ECO++: Adaptive deep feature fusion target tracking method in complex scene

Yuhan Liu, He Yan, Qilie Liu, Wei Zhang, Junbin Huang

Published: 2024, Last Modified: 13 Apr 2025Digit. Commun. Networks 2024EveryoneRevisionsBibTeXCC BY-SA 4.0

Abstract: Efficient Convolution Operator (ECO) algorithms have achieved impressive performances in visual tracking. However, its feature extraction network of ECO is unconducive for capturing the correlation features of occluded and blurred targets between long-range complex scene frames. More so, its fixed weight fusion strategy does not use the complementary properties of deep and shallow features.

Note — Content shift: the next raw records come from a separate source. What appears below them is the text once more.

<file path="src/pia_pkg.sv">
package pia_pkg;
    localparam logic [4:0] ADDR_ID_LOW = 5'h03;
    localparam logic [4:0] ADDR_ADV = 5'h04;
    localparam int ID_OUI_LSB = 10;
    localparam int ID_MODEL_LSB = 4;
    localparam int ID_REV_LSB = 0;
    localparam logic [15:0] ADV_NOMINAL = 16'h01E1;
    localparam int ADV_NP = 15;
    localparam int ADV_RSVD = 14;
    localparam int ADV_RF = 13;
    localparam int ADV_XNP = 12;
    localparam int ADV_APAUSE = 11;
    localparam int ADV_PAUSE = 10;
    localparam int ADV_T4 = 9;
    localparam int ADV_TECH_LSB = 5;
    localparam logic [4:0] SELECTOR_VAL = 5'h01;
    localparam logic [15:0] ADV_WR_MASK = 16'hBDE0;

    typedef struct packed {
        logic       wr;
        logic       rd;
        logic [4:0] addr;
        logic [15:0] wdata;
    } pia_req_type;

    typedef struct packed {
        logic       valid;
        logic [15:0] rdata;
    } pia_rsp_type;

    typedef enum logic [1:0] {
        PIA_IDLE = 2'b00,
        PIA_STRAP = 2'b01,
        PIA_RUN = 2'b10
    } pia_state_type;
endpackage

</file>
<file path="src/pia_regs.sv">
`timescale 1ns/1ns
module pia_regs #(
    parameter logic [5:0] OUI_BITS = 6'h15,   // arbitrary value
    parameter logic [5:0] MODEL_NUM = 6'h05,  // arbitrary value
    parameter logic [3:0] DEVICE_REVISION_FIELD = 4'h1      // arbitrary value
) (
    // clock and reset
    input wire logic I_CLK,
    input wire logic I_RST_N,
    input wire logic I_CE,
    // strap inputs: high forbids the offer
    input wire logic [3:0] I_STRAP_TECH_OFF,
    // management access
    input wire pia_pkg::pia_req_type I_REQ,
    output pia_pkg::pia_rsp_type O_RSP,
    // advertised word toward negotiation engine
    output logic [15:0] O_ADV_WORD
);
    pia_pkg::pia_state_type state_r;
    pia_pkg::pia_state_type state_nxt;
    logic [15:0] adv_r;
    logic [15:0] adv_nxt;
    pia_pkg::pia_rsp_type rsp_r;
    pia_pkg::pia_rsp_type rsp_nxt;
    wire logic [15:0] id_word;
    wire logic [15:0] adv_strapped;
    wire logic [15:0] adv_written;
    wire logic [15:0] rd_word;
    wire logic hit_adv;

    function automatic logic [15:0] fix_adv(input logic [15:0] v);
        logic [15:0] r;
        r = v & pia_pkg::ADV_WR_MASK;
        r[pia_pkg::ADV_RSVD] = 1'b0;
        r[pia_pkg::ADV_T4] = 1'b0;
        r[4:0] = pia_pkg::SELECTOR_VAL;
        return r;
    endfunction

    assign id_word = {OUI_BITS, MODEL_NUM, DEVICE_REVISION_FIELD};
    // straps are applied on the second enabled edge after reset release, never inside reset
    assign adv_strapped = fix_adv({pia_pkg::ADV_NOMINAL[15:9],
        pia_pkg::ADV_NOMINAL[8:5] & ~I_STRAP_TECH_OFF, 5'h00});
    // next page, fault, ext pages, pause and tech bits are writable
    assign adv_written = fix_adv(I_REQ.wdata);
    assign hit_adv = I_REQ.wr && (I_REQ.addr == pia_pkg::ADDR_ADV);
    assign rd_word = (I_REQ.addr == pia_pkg::ADDR_ID_LOW) ? id_word :
                     (I_REQ.addr == pia_pkg::ADDR_ADV) ? adv_r : 16'h0000;

    always_comb begin
        state_nxt = state_r;
        adv_nxt = adv_r;
        rsp_nxt.valid = 1'b0;
        rsp_nxt.rdata = rsp_r.rdata;
        case (state_r)
            pia_pkg::PIA_IDLE: begin
                state_nxt = pia_pkg::PIA_STRAP;
            end
            pia_pkg::PIA_STRAP: begin
                adv_nxt = adv_strapped;
                state_nxt = pia_pkg::PIA_RUN;
            end
            pia_pkg::PIA_RUN: begin
                if (hit_adv) begin
                    adv_nxt = adv_written;
                end
                if (I_REQ.rd) begin
                    rsp_nxt.valid = 1'b1;
                    rsp_nxt.rdata = rd_word;
                end
            end
            default: begin
                state_nxt = pia_pkg::PIA_IDLE;
            end
        endcase
    end

    always_ff @(posedge I_CLK or negedge I_RST_N) begin
        if (!I_RST_N) begin
            state_r <= pia_pkg::PIA_IDLE;
            adv_r <= pia_pkg::ADV_NOMINAL;
            rsp_r <= '0;
        end else if (I_CE) begin
            state_r <= state_nxt;
            adv_r <= adv_nxt;
            rsp_r <= rsp_nxt;
        end
    end

    assign O_RSP = rsp_r;
    assign O_ADV_WORD = adv_r;
endmodule

</file>
<file path="config.mk">
export PLATFORM = sky130hd
export DESIGN_NAME = pia_regs
export DESIGN_NICKNAME = d
export VERILOG_FILES = /design/src/pia_pkg.sv /design/src/pia_regs.sv
export SDC_FILE = /design/constraint.sdc
export NUM_CORES = 1
export LEC_CHECK = 0
export ABC_AREA = 1
export BUFFER_PORTS_ARGS = -buffer_cell sky130_fd_sc_hd__buf_2
export CORE_AREA = 2 2 53 55
export CTS_CLUSTER_SIZE = 12
export DETAILED_ROUTE_END_ITERATION = 12
export DIE_AREA = 0 0 55 57
export HOLD_SLACK_MARGIN = 0.05
export PLACE_DENSITY = 0.85
export SKIP_LAST_GASP = 1
export SLEW_MARGIN = 20
export SYNTH_ARGS = -nofsm -noshare
export SYNTH_HDL_FRONTEND = slang
export SYNTH_SLANG_ARGS = --single-unit
</file>
<file path="constraint.sdc">
create_clock -name I_CLK -period 3.07 [get_ports I_CLK]
set_clock_uncertainty 0.15 [all_clocks]
set_input_delay 0.614 -clock I_CLK [delete_from_list [all_inputs] [get_ports I_CLK]]
set_output_delay 0.614 -clock I_CLK [all_outputs]
set_load 0.005 [all_outputs]
</file>
Word-level counts from Yosys, hierarchy flattened
Cells that the tools add are included.
Word-level totals
  register bits after elaboration: 35
  input bits: 30
  output and inout port bits: 33
  logic and storage cells: 24
Cells by class
  equality and inequality tests: 5
  multiplexer cells: 7
  bitwise gates (word level): 2
  reduce and logical (&&, ||, !) cells: 6
Operator list (number)
  $mux 16: 3
  $mux 17: 2
  $pmux 16 s2: 1
  $pmux 2 s3: 1
  $reduce_and 3->1: 2
  $eq 5x2->1 const B: 1
  $eq 5x3->1 const B: 1
  $not 4->4: 1
  $eq 2x1->1 const B: 1
  $eq 2x2->1 const B: 1
  $logic_not 2->1: 1
  $ne 2x2->1 const B: 1
  $reduce_and 2->1: 1
  $reduce_bool 2->1: 1
  $logic_and 1x1->1: 1
  $not 1->1: 1

Longest topological paths before layout
  depth in word-level cells: 5
  gate-level depth with buffers: 7

Worst setup path before layout
Ideal clock, no wire load.
  path kind: input to register
  start: input I_REQ[20] in the netlist's numbering
  end: register adv_r[10] (netlist: O_ADV_WORD[10])
  setup time: 0.065 ns
  data arrival time: 1.218 ns
  required time: 2.855 ns
  setup slack: 1.637 ns
  stages: 6
  buffers on the path: 1
  cell sequence: nor2_1 > nand2_1 > nor2_4 > buf_4 > nand3_1 > nand2_1
On the way
  cells in the longest elaborated chain, start to end: 4
RTL lines
  start: declaration: RTL line pia_regs.sv:14  | input wire pia_pkg::pia_req_type I_REQ,
  $eq 5x3->1: RTL line pia_regs.sv:46  | assign hit_adv = I_REQ.wr && (I_REQ.addr == pia_pkg::ADDR_ADV);
  $logic_and 1x1->1: RTL line pia_regs.sv:46
  $ne 2x2->1 (no line)
  $reduce_and 3->1 (no line)
  end signal: assignment: RTL line pia_regs.sv:81  | adv_r <= pia_pkg::ADV_NOMINAL;
  end signal: assignment: RTL line pia_regs.sv:85  | adv_r <= adv_nxt;
  end: declaration: RTL line pia_regs.sv:21  | logic [15:0] adv_r;
No other way between the ends.
A chain may end at the register's enable or synchronous reset.

Worst setup path after layout
  start: register state_r[0]
  end: register rsp_r (netlist bit O_RSP[7])
On the way
  cells in the longest elaborated chain, start to end: 2
RTL lines
  start: declaration: RTL line pia_regs.sv:19  | pia_pkg::pia_state_type state_r;
  start signal: assignment: RTL line pia_regs.sv:80  | state_r <= pia_pkg::PIA_IDLE;
  start signal: assignment: RTL line pia_regs.sv:84  | state_r <= state_nxt;
  $eq 2x2->1: RTL line pia_regs.sv:55  | case (state_r)
  $reduce_and 3->1 (no line)
  end signal: assignment: RTL line pia_regs.sv:86  | rsp_r <= rsp_nxt;
  end: declaration: RTL line pia_regs.sv:23  | pia_pkg::pia_rsp_type rsp_r;
No other way between the ends.

==> flow_metrics.env <==
export IMPL_worstSetupPathType="flip-flop to flip-flop"
export IMPL_fmax_mhz=564
export IMPL_r2r_start="state_r[0]"
export IMPL_startpoint="state_r[0]"
export IMPL_final_nets=215
export IMPL_numCtsBuffers=3
export IMPL_first_pass_iters=4
export IMPL_grt_pass1_vias=911
export IMPL_num_rows=19
export IMPL_worst_pin_slew_ps=601
export IMPL_clock_latency_ps=300
export IMPL_route_vias_total=981
export IMPL_yosys_warnings=0
export IMPL_crit_end="O_RSP[7]"
export IMPL_ys_flop_type="dfrtp_1"
export IMPL_synthCells=142
export IMPL_grt_first_pass_wirelength_um=3750
export IMPL_slowest_stage="nand4_1"
export IMPL_overflow=0
export IMPL_cts_sinks=23
export IMPL_cp_start_kind="flip-flop"
export IMPL_postCtsHoldBufs=0
export IMPL_grt_max_degree=24
export IMPL_yosys_area_top_type="dfrtp_1"
export IMPL_antenna_found_initial=0
export IMPL_dpl_hpwl_um=1710
export IMPL_portBuffers=44
export IMPL_cpPeakStageDelay_ps=490
export IMPL_diodes=0
export IMPL_gp_congestion=0.738
export IMPL_ios=63
export IMPL_core_um2=2620
export IMPL_rsz0062_at_grt="false"
export IMPL_synth_top_area_share_pct=40.6
export IMPL_drc_errors=0
export IMPL_r2r_end="O_RSP[7]"
export IMPL_yosys_top_cells_area="dfrtp_1, nand2_1, nand3_1"
export IMPL_timing_hold_violations_final=0
export IMPL_die_w_um=55
export IMPL_synth_area_um2=1170
export IMPL_rrSetupSlack_ps=1300
export IMPL_final_area_um2=1380
export IMPL_cts_resized=0
export IMPL_postCtsSetupBuffers=0
export IMPL_dieArea_um2=3140
export IMPL_crit_arrival_ps=1880
export IMPL_slew_headroom_pct=59.8
export IMPL_cts_htree_levels=1
export IMPL_synthTopCellsByCount="nand2_1, nand3_1, dfrtp_1, buf_4, inv_1"
export IMPL_syn_to_final_growth_pct=17.6
export IMPL_synth_seq_cells=23
export IMPL_synth_edf_count=0
export IMPL_start_util_pct=44.8
export IMPL_irDropWorstVdd_mv=0.285
export IMPL_holdCritPathClass="input port to async pin"
export IMPL_n_fill_cell=246
export IMPL_setup_viol=0
export IMPL_synthDistinctLibCells=18
export IMPL_leakage_nw=0.868
export IMPL_drt_initial_drc_count=7
export IMPL_synthArstFlopShare_pct=100
export IMPL_routedWlPerCell_um=10.2
export IMPL_ant_nets=0
export IMPL_whs_ps=96.4
export IMPL_period_share_pct=57.8
export IMPL_die_h_um=57
export IMPL_critPathCaptureType="flip-flop"
export IMPL_drt_wl_total_um=2190
export IMPL_track_usage_pct=16.3
export IMPL_outcome="finished, final reports clean"
export IMPL_crit_required_ps=3180
export IMPL_final_max_slew_violation_count=0
export IMPL_r2r_cells=5
export IMPL_worstPathCellList="inv_1 > nand4_1 > inv_2 > nand3_1 > nand2_1"
export IMPL_drive_gt1_share_pct=31.5
export IMPL_syn_avg_cell_area_um2=8.26
export IMPL_p_per_area_nw_per_um2=576
export IMPL_setup_tns_ps=0
export IMPL_avgViaCountPerCell=4.56
export IMPL_cts_tree="done"
export IMPL_place_area_um2=1350
export IMPL_path_max_fanout=14
export IMPL_seq_area_frac_synth_pct=49.5
export IMPL_clockBufferDepth=2
export IMPL_finalCriticalPeriod_ps=1770
export IMPL_max_cap_violations=0
export IMPL_cts_clk_slew_worst_paths_ps=120
export IMPL_synth_most_common_cell="nand2_1"
export IMPL_cts_root_buf="clkbuf_4"
## through the flow
stage | instances | total power [mW] | util [%] | worst slack [ps]
2_1_floorplan | 151 | 0.595 | - | 1640
3_3_place_gp | 211 | 0.664 | 51.7 | 1060
3_5_place_dp | 211 | 0.670 | 51.7 | 1010
4_1_cts | 215 | 0.806 | 52.7 | 1240
5_1_grt | 215 | 0.864 | 52.7 | 1100
6_report | 215 | 0.794 | 52.7 | 1300
## how the worst min path moves through the flow
stage                    from        endpoint  slack, ps  depth (start not counted)
global route          I_RST_N        O_RSP[7]        100                          1
floorplan             I_RST_N  O_ADV_WORD[10]        170                          0
CTS                   I_RST_N        O_RSP[7]        110                          1
detailed placement  O_RSP[11]       O_RSP[11]        310                          2
finish                I_RST_N        O_RSP[7]        100                          1
global placement    O_RSP[12]       O_RSP[12]        310                          2
## layout by cell type (no fill, tap or decap), drive strengths merged
master   n
a21oi    5
dfstp    4
o21ai    1
clkinv   1
inv     10
dfrtp   19
clkbuf   3
nor2     9
xor2     1
or2      1
nand4    2
buf     44
conb    11
nand2   49
nand3   24
## report_power, final
| part | switching [mW] | total [mW] | leakage (nW) | internal (mW) |
|---|---|---|---|---|
| registers | 0.0414 | 0.416 | 0.302 | 0.375 |
| clock network | 0.0876 | 0.136 | 0.0177 | 0.0486 |
| logic | 0.146 | 0.242 | 0.548 | 0.0962 |
## state kept, by name (all words and copies together) (netlist names)
| signal | flops |
|---|---|
| O_ADV_WORD | 9 |
| O_RSP | 12 |
| state_r | 2 |
## cell families (layout without fill, tap and decap cells)
family / after synthesis / count (layout) / share of synthesized area [%]
buffers and inverters: 25 / 58 / 12.9
AO/OA/AOI/OAI: 6 / 6 / 2.56
other: 2 / 11 / 0.641
AND/OR/NAND/NOR: 85 / 85 / 33.6
flip-flops: 23 / 23 / 49.5
XOR/XNOR: 1 / 1 / 0.747
## worst max-delay path: cells and delay by family (launching register included)
| family | cells | cell delay, ps |
|---|---|---|
| buf+inv | 2 | 500 |
| simple gates | 3 | 680 |
| flops | 1 | 400 |
## final cells by class
| class | instances | area (µm²) | area share [%] |
|---|---|---|---|
| multi-input combinational | 103 | 474 | 34.4 |
| clock inverter | 1 | 5.00 | 0.363 |
| clock buffer | 3 | 22.5 | 1.63 |
| sequential | 23 | 581 | 42.1 |
| timing repair buffer | 44 | 220 | 16.0 |
| tap | 31 | 38.8 | 2.81 |
| inverter | 10 | 37.5 | 2.72 |
## layer usage
layer  vias to the layer above  routed length [µm]  global-route usage (%)
met2                        31                1120                    27.2
met3                         4                 114                    1.83
met5                         -                   0                       0
met1                       429                 920                    19.9
li1                        517                   -                       -
met4                         0                  37                    9.06
No activity file was read; power rests on OpenSTA's default activity.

In this paper, we propose a new target tracking method, namely ECO++, using deep feature adaptive fusion in a complex scene, in the following two aspects: First, we constructed a new temporal convolution mode and used it to replace the underlying convolution layer in Conformer network to obtain an improved Conformer network. Second, we adaptively fuse the deep features, which output through the improved Conformer network, by combining the Peak to Sidelobe Ratio (PSR), frame smoothness scores and adaptive adjustment weight. Extensive experiments on the OTB-2013, OTB-2015, UAV123, and VOT2019 benchmarks demonstrate that the proposed approach outperforms the state-of-the-art algorithms in tracking accuracy and robustness in complex scenes with occluded, blurred, and fast-moving targets.